• YOUR OBJECTIVE:
Find "clkbuf_1 | 2 | 0.014" and "setup endpoints to" in the records below. Copy the lines holding them and every line between, exactly, and no others.

• INPUT DATA:
━━━━━━━━━━━━━━━━━━━━━━━━━━━━━━
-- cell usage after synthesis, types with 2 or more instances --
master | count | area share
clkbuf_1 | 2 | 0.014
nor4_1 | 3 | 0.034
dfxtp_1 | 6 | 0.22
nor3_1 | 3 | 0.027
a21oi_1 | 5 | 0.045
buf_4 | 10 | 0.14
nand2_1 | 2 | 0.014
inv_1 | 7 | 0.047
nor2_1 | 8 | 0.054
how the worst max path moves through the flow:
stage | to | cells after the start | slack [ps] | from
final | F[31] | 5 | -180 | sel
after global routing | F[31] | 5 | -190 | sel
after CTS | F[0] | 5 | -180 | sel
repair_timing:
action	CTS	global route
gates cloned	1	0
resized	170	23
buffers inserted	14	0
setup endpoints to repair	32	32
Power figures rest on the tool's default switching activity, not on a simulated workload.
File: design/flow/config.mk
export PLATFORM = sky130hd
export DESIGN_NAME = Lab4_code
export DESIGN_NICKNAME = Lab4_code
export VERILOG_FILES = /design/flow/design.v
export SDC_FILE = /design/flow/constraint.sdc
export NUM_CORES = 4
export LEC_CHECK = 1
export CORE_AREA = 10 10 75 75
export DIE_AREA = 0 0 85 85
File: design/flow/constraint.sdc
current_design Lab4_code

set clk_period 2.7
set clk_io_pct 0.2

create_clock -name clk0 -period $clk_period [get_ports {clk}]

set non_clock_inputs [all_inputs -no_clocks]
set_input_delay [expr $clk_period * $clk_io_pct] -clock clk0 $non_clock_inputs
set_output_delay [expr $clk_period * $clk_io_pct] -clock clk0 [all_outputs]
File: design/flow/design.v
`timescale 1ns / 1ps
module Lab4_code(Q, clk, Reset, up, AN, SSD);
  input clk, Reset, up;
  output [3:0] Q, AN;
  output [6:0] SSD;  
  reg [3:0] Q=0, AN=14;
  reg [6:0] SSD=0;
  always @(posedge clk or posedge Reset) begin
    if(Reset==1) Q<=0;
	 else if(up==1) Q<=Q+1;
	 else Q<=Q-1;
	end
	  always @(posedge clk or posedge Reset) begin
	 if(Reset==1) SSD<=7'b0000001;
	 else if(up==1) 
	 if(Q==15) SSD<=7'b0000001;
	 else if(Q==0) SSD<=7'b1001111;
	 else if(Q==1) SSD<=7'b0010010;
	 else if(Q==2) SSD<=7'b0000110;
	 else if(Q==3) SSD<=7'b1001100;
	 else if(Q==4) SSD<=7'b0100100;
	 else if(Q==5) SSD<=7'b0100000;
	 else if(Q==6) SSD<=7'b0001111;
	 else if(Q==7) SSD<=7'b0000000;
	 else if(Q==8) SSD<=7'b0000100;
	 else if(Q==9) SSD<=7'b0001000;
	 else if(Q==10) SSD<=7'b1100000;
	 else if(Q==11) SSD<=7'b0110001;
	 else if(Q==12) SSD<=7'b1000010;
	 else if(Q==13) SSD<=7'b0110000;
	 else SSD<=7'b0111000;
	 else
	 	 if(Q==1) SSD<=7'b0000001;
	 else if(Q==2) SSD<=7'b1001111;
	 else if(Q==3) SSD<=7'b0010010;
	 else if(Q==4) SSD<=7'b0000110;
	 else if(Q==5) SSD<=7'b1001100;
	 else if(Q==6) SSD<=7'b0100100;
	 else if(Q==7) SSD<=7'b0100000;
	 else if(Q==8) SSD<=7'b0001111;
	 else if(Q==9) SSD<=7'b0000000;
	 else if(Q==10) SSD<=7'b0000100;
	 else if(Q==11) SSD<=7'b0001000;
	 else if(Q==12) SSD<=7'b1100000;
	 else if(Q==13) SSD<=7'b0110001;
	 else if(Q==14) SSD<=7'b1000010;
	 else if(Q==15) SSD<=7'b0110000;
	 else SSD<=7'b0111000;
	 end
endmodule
━━━━━━━━━━━━━━━━━━━━━━━━━━━━━━
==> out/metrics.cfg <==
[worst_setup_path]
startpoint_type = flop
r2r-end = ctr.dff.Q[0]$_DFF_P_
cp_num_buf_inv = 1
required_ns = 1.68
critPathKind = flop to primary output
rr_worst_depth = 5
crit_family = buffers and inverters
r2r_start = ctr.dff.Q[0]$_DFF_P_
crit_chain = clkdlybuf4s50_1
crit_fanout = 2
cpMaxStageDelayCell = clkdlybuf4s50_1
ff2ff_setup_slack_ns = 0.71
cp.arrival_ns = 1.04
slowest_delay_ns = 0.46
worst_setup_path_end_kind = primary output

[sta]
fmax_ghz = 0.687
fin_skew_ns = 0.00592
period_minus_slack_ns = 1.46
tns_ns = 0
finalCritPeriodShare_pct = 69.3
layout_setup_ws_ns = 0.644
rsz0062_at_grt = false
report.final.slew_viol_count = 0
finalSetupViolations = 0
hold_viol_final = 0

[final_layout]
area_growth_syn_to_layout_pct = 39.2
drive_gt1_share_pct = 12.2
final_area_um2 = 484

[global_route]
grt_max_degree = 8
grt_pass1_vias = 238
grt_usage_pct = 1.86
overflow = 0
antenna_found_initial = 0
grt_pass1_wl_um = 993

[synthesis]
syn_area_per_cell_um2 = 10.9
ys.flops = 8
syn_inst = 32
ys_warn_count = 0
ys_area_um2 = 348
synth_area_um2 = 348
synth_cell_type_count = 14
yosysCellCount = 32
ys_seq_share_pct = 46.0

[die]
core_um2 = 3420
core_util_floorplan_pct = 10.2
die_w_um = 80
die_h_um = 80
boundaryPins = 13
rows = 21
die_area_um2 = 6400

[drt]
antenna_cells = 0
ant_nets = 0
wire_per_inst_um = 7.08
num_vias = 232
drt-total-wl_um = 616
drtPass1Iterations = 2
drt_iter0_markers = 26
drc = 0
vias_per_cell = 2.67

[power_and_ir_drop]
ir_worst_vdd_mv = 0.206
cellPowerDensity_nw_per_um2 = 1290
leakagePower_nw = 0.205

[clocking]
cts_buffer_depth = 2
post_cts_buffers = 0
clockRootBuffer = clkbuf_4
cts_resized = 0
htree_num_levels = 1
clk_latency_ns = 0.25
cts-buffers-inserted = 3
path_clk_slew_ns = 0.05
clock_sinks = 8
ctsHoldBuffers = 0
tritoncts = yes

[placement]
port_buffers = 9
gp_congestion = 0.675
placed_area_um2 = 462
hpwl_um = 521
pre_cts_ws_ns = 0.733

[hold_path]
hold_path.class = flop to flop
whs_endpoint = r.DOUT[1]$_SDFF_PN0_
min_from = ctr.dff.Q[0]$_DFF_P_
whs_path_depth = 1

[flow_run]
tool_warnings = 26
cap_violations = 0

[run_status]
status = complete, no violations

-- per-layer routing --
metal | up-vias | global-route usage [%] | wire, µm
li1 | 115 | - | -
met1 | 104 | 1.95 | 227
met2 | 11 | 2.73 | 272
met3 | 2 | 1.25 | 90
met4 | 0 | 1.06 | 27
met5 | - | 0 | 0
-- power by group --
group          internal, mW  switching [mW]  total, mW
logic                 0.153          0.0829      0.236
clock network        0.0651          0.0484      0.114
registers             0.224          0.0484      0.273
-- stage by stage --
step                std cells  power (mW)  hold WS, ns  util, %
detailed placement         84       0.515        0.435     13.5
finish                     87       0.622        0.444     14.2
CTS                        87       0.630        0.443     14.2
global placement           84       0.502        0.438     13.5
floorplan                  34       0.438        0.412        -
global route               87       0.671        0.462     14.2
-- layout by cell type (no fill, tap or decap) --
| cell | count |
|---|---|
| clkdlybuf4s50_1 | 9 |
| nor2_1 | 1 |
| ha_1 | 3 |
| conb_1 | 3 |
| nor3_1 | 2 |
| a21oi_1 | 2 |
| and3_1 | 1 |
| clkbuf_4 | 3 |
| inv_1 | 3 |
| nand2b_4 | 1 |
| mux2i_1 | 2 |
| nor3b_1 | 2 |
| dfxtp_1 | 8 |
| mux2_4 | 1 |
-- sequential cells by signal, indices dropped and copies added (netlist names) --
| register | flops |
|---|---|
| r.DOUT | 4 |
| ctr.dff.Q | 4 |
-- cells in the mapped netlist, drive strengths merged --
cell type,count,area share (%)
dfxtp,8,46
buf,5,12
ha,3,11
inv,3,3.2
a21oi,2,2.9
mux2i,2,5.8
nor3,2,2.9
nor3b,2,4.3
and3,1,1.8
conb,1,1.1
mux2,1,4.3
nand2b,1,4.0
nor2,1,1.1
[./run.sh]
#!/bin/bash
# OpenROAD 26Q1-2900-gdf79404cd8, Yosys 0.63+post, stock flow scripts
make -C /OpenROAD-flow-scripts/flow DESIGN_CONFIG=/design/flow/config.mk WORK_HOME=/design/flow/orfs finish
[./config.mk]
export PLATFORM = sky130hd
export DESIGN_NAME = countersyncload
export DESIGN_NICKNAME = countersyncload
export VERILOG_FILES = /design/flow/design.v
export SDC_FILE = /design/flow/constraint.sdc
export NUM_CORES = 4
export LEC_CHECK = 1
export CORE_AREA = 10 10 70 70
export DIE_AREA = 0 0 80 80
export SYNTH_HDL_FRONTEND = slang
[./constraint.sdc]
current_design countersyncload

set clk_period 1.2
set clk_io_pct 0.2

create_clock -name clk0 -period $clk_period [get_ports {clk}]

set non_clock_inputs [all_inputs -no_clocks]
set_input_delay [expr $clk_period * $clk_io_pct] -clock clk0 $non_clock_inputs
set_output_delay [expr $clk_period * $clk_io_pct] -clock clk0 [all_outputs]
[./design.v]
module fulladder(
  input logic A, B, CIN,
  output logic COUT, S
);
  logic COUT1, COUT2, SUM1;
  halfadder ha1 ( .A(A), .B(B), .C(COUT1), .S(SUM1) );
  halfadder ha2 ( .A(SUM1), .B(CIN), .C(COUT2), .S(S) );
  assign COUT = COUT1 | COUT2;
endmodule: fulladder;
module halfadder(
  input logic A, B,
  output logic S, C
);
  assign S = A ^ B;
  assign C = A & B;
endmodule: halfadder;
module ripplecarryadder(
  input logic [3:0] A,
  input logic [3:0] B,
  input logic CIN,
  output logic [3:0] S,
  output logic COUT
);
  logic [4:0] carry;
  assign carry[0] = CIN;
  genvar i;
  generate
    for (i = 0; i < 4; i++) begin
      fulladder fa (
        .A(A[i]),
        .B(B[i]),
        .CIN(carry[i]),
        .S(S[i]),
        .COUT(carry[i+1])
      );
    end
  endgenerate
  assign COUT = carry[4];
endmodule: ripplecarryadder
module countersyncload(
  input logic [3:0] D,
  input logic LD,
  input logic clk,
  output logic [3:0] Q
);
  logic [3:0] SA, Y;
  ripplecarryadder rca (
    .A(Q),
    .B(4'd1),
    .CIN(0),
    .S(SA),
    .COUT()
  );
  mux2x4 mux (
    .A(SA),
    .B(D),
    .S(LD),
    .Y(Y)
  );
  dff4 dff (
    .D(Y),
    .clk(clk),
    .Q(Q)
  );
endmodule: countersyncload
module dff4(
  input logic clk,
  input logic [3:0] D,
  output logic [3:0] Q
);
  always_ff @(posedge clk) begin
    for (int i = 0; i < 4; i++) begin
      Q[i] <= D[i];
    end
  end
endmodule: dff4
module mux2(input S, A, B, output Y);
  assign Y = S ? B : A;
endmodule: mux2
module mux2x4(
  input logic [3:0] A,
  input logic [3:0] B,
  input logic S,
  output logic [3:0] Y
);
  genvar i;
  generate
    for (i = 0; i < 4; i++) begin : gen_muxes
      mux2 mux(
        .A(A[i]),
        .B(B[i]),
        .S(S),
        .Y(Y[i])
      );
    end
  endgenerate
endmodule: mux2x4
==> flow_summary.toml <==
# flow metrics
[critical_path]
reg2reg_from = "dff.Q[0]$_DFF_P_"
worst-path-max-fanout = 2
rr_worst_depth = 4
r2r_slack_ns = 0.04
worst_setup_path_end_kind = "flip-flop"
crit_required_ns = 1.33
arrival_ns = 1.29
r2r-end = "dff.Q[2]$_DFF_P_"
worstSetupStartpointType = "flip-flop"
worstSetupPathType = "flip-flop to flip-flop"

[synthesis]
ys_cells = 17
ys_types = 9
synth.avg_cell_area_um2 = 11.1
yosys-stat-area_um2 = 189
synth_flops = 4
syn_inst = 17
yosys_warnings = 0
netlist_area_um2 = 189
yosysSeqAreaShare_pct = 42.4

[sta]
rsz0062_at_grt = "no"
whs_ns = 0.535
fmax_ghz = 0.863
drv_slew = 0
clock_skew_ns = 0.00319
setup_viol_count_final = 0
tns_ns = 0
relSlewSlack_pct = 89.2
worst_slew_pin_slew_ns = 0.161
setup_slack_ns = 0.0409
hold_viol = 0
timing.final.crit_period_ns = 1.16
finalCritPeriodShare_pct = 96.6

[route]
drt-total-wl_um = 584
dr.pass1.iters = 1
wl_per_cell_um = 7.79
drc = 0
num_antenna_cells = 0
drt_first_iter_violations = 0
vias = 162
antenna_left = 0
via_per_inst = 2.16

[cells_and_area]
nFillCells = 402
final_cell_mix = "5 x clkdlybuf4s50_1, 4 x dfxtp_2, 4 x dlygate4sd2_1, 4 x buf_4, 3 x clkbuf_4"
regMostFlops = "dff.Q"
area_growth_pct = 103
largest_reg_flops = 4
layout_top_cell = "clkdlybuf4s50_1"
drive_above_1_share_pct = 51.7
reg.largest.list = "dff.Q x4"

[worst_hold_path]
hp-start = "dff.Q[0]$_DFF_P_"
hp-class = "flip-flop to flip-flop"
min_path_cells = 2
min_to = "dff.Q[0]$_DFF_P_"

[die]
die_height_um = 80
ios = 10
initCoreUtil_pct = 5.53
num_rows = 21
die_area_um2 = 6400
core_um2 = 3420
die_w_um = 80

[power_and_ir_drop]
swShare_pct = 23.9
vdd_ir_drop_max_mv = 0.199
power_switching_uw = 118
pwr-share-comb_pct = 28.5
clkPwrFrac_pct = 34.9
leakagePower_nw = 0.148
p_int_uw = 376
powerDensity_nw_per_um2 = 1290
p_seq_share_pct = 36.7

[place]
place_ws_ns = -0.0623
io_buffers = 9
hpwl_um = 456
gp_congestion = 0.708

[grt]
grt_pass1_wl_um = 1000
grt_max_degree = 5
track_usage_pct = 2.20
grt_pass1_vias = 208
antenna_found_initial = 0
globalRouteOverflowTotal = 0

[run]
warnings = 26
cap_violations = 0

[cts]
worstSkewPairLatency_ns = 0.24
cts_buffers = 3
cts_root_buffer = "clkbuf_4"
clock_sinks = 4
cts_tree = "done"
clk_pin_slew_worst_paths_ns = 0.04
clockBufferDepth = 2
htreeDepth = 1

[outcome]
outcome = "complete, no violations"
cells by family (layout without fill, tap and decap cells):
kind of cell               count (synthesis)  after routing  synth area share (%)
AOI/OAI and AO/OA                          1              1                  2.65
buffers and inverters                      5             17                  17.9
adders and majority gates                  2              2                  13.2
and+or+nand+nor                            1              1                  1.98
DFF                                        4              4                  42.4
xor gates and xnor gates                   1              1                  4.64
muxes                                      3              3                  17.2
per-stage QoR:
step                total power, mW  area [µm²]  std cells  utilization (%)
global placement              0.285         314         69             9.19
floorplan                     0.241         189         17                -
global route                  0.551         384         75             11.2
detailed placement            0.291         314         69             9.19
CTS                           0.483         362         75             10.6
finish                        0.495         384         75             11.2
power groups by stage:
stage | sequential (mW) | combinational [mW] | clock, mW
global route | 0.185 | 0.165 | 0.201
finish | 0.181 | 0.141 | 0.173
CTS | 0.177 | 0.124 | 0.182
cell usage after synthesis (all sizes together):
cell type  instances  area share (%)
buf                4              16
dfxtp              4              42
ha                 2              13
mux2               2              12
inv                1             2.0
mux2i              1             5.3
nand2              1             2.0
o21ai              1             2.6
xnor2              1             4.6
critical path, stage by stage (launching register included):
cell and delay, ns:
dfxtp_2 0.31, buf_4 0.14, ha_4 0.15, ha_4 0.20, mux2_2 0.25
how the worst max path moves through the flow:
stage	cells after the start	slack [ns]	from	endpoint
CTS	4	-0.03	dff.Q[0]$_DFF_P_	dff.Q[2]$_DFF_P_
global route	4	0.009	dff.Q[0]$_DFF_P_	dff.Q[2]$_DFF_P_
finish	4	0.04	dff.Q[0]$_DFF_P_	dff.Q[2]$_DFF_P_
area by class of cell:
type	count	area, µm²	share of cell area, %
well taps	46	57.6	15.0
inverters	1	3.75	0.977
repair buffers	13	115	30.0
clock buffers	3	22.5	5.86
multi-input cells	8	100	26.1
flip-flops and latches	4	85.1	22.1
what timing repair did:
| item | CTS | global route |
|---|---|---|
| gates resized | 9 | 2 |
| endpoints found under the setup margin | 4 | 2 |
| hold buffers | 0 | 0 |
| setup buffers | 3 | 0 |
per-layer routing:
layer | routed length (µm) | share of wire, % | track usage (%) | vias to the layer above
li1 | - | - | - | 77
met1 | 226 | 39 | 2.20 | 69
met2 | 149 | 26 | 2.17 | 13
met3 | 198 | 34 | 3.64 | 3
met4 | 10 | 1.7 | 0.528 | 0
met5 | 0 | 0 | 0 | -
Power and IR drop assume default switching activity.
━━━━━━━━━━━━━━━━━━━━━━━━━━━━━━
• WRITTEN ANSWER:
clkbuf_1 | 2 | 0.014
nor4_1 | 3 | 0.034
dfxtp_1 | 6 | 0.22
nor3_1 | 3 | 0.027
a21oi_1 | 5 | 0.045
buf_4 | 10 | 0.14
nand2_1 | 2 | 0.014
inv_1 | 7 | 0.047
nor2_1 | 8 | 0.054
how the worst max path moves through the flow:
stage | to | cells after the start | slack [ps] | from
final | F[31] | 5 | -180 | sel
after global routing | F[31] | 5 | -190 | sel
after CTS | F[0] | 5 | -180 | sel
repair_timing:
action	CTS	global route
gates cloned	1	0
resized	170	23
buffers inserted	14	0
setup endpoints to repair	32	32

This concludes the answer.